As immigration reform moves forward, Congress must act to reverse the legacy of infamous Supreme Court rulings that still trespass on Puerto Rico’s right of self-determination and equal citizenship
By Howard L. Hills*
I. Redeeming the promise of equality in America
As our fellow Americans in Puerto Rico enter the twelfth decade of a struggle for self-determination, a new potential setback has emerged, the irony of which would be almost as cruel as nine decades fighting overseas for democratic rights of foreign peoples that Puerto Rico is denied back at home.
It could be regarded as profoundly unfair and demoralizing for Puerto Rico if 11 million people who entered the U.S. unlawfully are given a path to full enfranchisement and equal citizenship rights, while the 4 million U.S. citizens of Puerto Rico remain disenfranchised in a less than equal citizenship status. How would Puerto Ricans explain that to their children?
How will anyone explain an outcome in which millions of non-citizens who enjoy many of the blessings of our way of life without first complying with our laws are given preferential treatment over our law-abiding fellow Americans in Puerto Rico in seeking equality? Who will explain how non-citizens unlawfully present in America will be fully embraced and integrated into American society before the tried, tested and true patriotic American families of Puerto Rico who have lived under the American flag lawfully for 114 years?
II. Allegiance and equality
Along with U.S. citizenship conferred in Puerto Rico by Congress in 1917 came the duty of allegiance that accompanies it. In America equality is the quid pro quo for allegiance. The denial of equality based on Puerto Rico’s allegiance to America is the corrosive legacy of the 1922 decision of the U.S. Supreme Court in the case of Balzac v. Puerto Rico.
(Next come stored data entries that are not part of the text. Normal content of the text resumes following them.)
===== src/rtl/slc_pkg.sv =====
// ----------------------------------------------------------------------------
// slc_pkg
// Types, character codes and saturating arithmetic shared by the source line
// classifier modules.
// ----------------------------------------------------------------------------
`default_nettype none

package slc_pkg;

	localparam int COUNT_WIDTH = 32;
	localparam int OUT_WIDTH   = 32;
	localparam int BYTE_WIDTH  = 8;

	localparam logic [BYTE_WIDTH-1:0] CH_SPACE = 8'h20;
	localparam logic [BYTE_WIDTH-1:0] CH_LF    = 8'h0A;
	localparam logic [BYTE_WIDTH-1:0] CH_CR    = 8'h0D;
	localparam logic [BYTE_WIDTH-1:0] CH_SLASH = 8'h2F;
	localparam logic [BYTE_WIDTH-1:0] CH_STAR  = 8'h2A;

	typedef logic [COUNT_WIDTH-1:0] count_t;

	// Line and comment tracking state together with the four line counters.
	typedef struct packed {
		logic   line_empty;
		logic   line_slashes;
		logic   line_code;
		logic   in_block;
		count_t pending;
		count_t total;
		count_t empty_cnt;
		count_t effective;
		count_t comment;
	} slc_state_t;

	typedef struct packed {
		count_t total;
		count_t empty_cnt;
		count_t effective;
		count_t comment;
	} slc_counts_t;

	localparam slc_state_t SLC_RESET_STATE = '{
		line_empty:   1'b1,
		line_slashes: 1'b0,
		line_code:    1'b0,
		in_block:     1'b0,
		pending:      '0,
		total:        '0,
		empty_cnt:    '0,
		effective:    '0,
		comment:      '0
	};

	function automatic count_t sat_inc(input count_t a, input logic [1:0] d);
		logic [COUNT_WIDTH:0] s;
		s = {1'b0, a} + {{(COUNT_WIDTH-1){1'b0}}, d};
		return s[COUNT_WIDTH] ? {COUNT_WIDTH{1'b1}} : s[COUNT_WIDTH-1:0];
	endfunction

	function automatic count_t sat_add(input count_t a, input count_t b);
		logic [COUNT_WIDTH:0] s;
		s = {1'b0, a} + {1'b0, b};
		return s[COUNT_WIDTH] ? {COUNT_WIDTH{1'b1}} : s[COUNT_WIDTH-1:0];
	endfunction

	function automatic logic is_blank(input logic [BYTE_WIDTH-1:0] p);
		return (p == CH_SPACE) || (p == CH_LF) || (p == CH_CR);
	endfunction

	// A non-blank byte that is not a comment character, outside any comment.
	function automatic logic makes_code(input slc_state_t st, input logic [BYTE_WIDTH-1:0] p);
		return !is_blank(p) && (p != CH_SLASH) && (p != CH_STAR)
			&& !st.in_block && !st.line_slashes;
	endfunction

endpackage

`default_nettype wire


===== src/rtl/slc_settle.sv =====
// ----------------------------------------------------------------------------
// slc_settle
// Settles the last byte of a file against the tracking state and produces
// the four final line counts.
// ----------------------------------------------------------------------------
`default_nettype none

module slc_settle
	import slc_pkg::*;
(
	input  wire slc_state_t              st,
	input  wire logic [BYTE_WIDTH-1:0]   last_byte,
	output slc_counts_t                  counts
);

	logic empty_now;
	logic code_now;
	logic is_lf;

	always_comb begin
		is_lf     = (last_byte == CH_LF);
		empty_now = st.line_empty && is_blank(last_byte);
		code_now  = st.line_code || makes_code(st, last_byte);

		// The last line always closes; a trailing line feed opens one more
		// empty line, which is counted as well.
		counts.total     = sat_inc(st.total, {is_lf, !is_lf});
		counts.empty_cnt = sat_inc(st.empty_cnt,
			{1'b0, empty_now} + {1'b0, is_lf});
		counts.effective = sat_inc(st.effective, {1'b0, code_now});
		counts.comment   = sat_inc(st.comment,
			{1'b0, st.line_slashes && !st.in_block});
	end

endmodule

`default_nettype wire


===== src/rtl/source_line_classifier.sv =====
// ----------------------------------------------------------------------------
// source_line_classifier
// Counts total, empty, effective and comment lines of C-style source text.
// ----------------------------------------------------------------------------
// The file arrives one byte per item on the s_axis channel, with tlast on its
// final byte. Each byte is judged together with the byte that follows, so the
// block holds one byte back; comment openers and closers are two-byte pairs.
// One result item leaves on m_axis for every file, carrying the four counts.
// Counters saturate at all ones.
//
// Throughput is one byte per cycle while m_axis is not stalled: the tracking
// state is updated by a single pass of flag logic and one saturating add per
// counter in stage one. The final byte is settled in stage two from a snapshot,
// so the next file can start in the very next cycle. The result register
// follows stage two and holds the result item until it is taken.
//
// When m_axis_tready is low with a result waiting, the whole pipeline holds
// and s_axis_tready drops; nothing is lost. Reset (arst_n low) returns the
// tracking state and all counters to the start of a new file and empties the
// pipeline.
// ----------------------------------------------------------------------------
`default_nettype none

module source_line_classifier
	import slc_pkg::*;
(
	input  wire logic         clk,
	input  wire logic         arst_n,

	input  wire logic         s_axis_tvalid,
	output logic              s_axis_tready,
	input  wire logic [7:0]   s_axis_tdata,   // [7:0] text_byte
	input  wire logic         s_axis_tlast,   // final_byte

	output logic              m_axis_tvalid,
	input  wire logic         m_axis_tready,
	output logic [127:0]      m_axis_tdata    // [31:0] total_lines,
	                                          // [63:32] empty_lines,
	                                          // [95:64] effective_lines,
	                                          // [127:96] comment_lines
);

	logic                  en;

	logic                  valid_s1;
	logic [BYTE_WIDTH-1:0] byte_s1;
	logic                  last_s1;

	logic                  held_valid_q;
	logic [BYTE_WIDTH-1:0] held_q;
	slc_state_t            state_q;
	slc_state_t            judged;

	logic                  valid_s2;
	slc_state_t            snap_s2;
	logic [BYTE_WIDTH-1:0] byte_s2;

	slc_counts_t           counts;
	logic                  m_valid_q;
	logic [127:0]          m_data_q;

	assign en            = !m_valid_q || m_axis_tready;
	assign s_axis_tready = en;

	// Input register.
	always_ff @(posedge clk or negedge arst_n) begin
		if (!arst_n) begin
			valid_s1 <= 1'b0;
		end else if (en) begin
			valid_s1 <= s_axis_tvalid;
		end
	end

	always_ff @(posedge clk) begin
		if (en) begin
			byte_s1 <= s_axis_tdata;
			last_s1 <= s_axis_tlast;
		end
	end

	// Judge the held byte, using the newly arrived byte as its successor.
	always_comb begin
		logic empty_now;
		logic code_now;
		judged    = state_q;
		empty_now = 1'b0;
		code_now  = 1'b0;
		if (held_valid_q) begin
			empty_now = state_q.line_empty && is_blank(held_q);
			code_now  = state_q.line_code || makes_code(state_q, held_q);
			if (held_q == CH_LF) begin
				judged.empty_cnt    = sat_inc(state_q.empty_cnt, {1'b0, empty_now});
				judged.effective    = sat_inc(state_q.effective, {1'b0, code_now});
				judged.comment      = sat_inc(state_q.comment,
					{1'b0, state_q.line_slashes && !state_q.in_block});
				judged.pending      = sat_inc(state_q.pending,
					{1'b0, state_q.in_block && !empty_now});
				judged.total        = sat_inc(state_q.total, 2'd1);
				judged.line_empty   = 1'b1;
				judged.line_slashes = 1'b0;
				judged.line_code    = 1'b0;
			end else begin
				judged.line_empty = empty_now;
				judged.line_code  = code_now;
				if (held_q == CH_SLASH && byte_s1 == CH_SLASH) begin
					judged.line_slashes = 1'b1;
				end
				if (held_q == CH_SLASH && byte_s1 == CH_STAR) begin
					judged.in_block = 1'b1;
					judged.comment  = sat_inc(state_q.comment,
						{1'b0, !state_q.line_slashes});
				end
				// Lines held inside the block are credited once it closes.
				if (held_q == CH_STAR && byte_s1 == CH_SLASH) begin
					judged.comment  = sat_add(state_q.comment, state_q.pending);
					judged.in_block = 1'b0;
					judged.pending  = '0;
				end
			end
		end
	end

	// Tracking state: a final byte hands the state on and starts afresh.
	always_ff @(posedge clk or negedge arst_n) begin
		if (!arst_n) begin
			state_q      <= SLC_RESET_STATE;
			held_valid_q <= 1'b0;
			held_q       <= '0;
		end else if (en && valid_s1) begin
			if (last_s1) begin
				state_q      <= SLC_RESET_STATE;
				held_valid_q <= 1'b0;
				held_q       <= '0;
			end else begin
				state_q      <= judged;
				held_valid_q <= 1'b1;
				held_q       <= byte_s1;
			end
		end
	end

	always_ff @(posedge clk or negedge arst_n) begin
		if (!arst_n) begin
			valid_s2 <= 1'b0;
		end else if (en) begin
			valid_s2 <= valid_s1 && last_s1;
		end
	end

	always_ff @(posedge clk) begin
		if (en && valid_s1 && last_s1) begin
			snap_s2 <= judged;
			byte_s2 <= byte_s1;
		end
	end

	slc_settle u_settle (
		.st        (snap_s2),
		.last_byte (byte_s2),
		.counts    (counts)
	);

	// Result register.
	always_ff @(posedge clk or negedge arst_n) begin
		if (!arst_n) begin
			m_valid_q <= 1'b0;
		end else if (en) begin
			m_valid_q <= valid_s2;
		end
	end

	always_ff @(posedge clk) begin
		if (en && valid_s2) begin
			m_data_q <= {counts.comment[OUT_WIDTH-1:0], counts.effective[OUT_WIDTH-1:0],
				counts.empty_cnt[OUT_WIDTH-1:0], counts.total[OUT_WIDTH-1:0]};
		end
	end

	assign m_axis_tvalid = m_valid_q;
	assign m_axis_tdata  = m_data_q;

endmodule

`default_nettype wire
Former U.S. Attorney General Thornburgh has called for the Congress and/or the federal courts to repudiate the obsolete imperialistic doctrine of the 1922 Balzac case, and mandate timely self-determination as a basis for action by Congress leading either to incorporation and statehood or independence for Puerto Rico.
Thornburg also has noted that failure to do so will be inconsistent with the very human rights principles regarding universal suffrage and equal rights the U.S. holds up in criticizing undemocratic regimes around the world.
III. The missing link in legal policy on Puerto Rico status
A milestone in the discourse on self-determination leading to equal citizenship for Puerto Rico was publication by the Center for Strategic and International Studies in 2007 of a brief history of American territorial law and policy in the Twentieth Century by former U.S. Attorney General Dick Thornburgh.
In “Puerto Rico’s Status: A Time to Decide,” Thornburgh’s thesis is that application of the imperialist legal and political model for territorial governance under the Insular Cases should have ended once Congress conferred U.S. citizenship in Puerto Rico back in 1917. At least that would have been the result if not for the 1922 ruling by the Supreme Court that deviated from nearly 150 years of anti-colonial American territorial law dating back to the Northwest Ordinance.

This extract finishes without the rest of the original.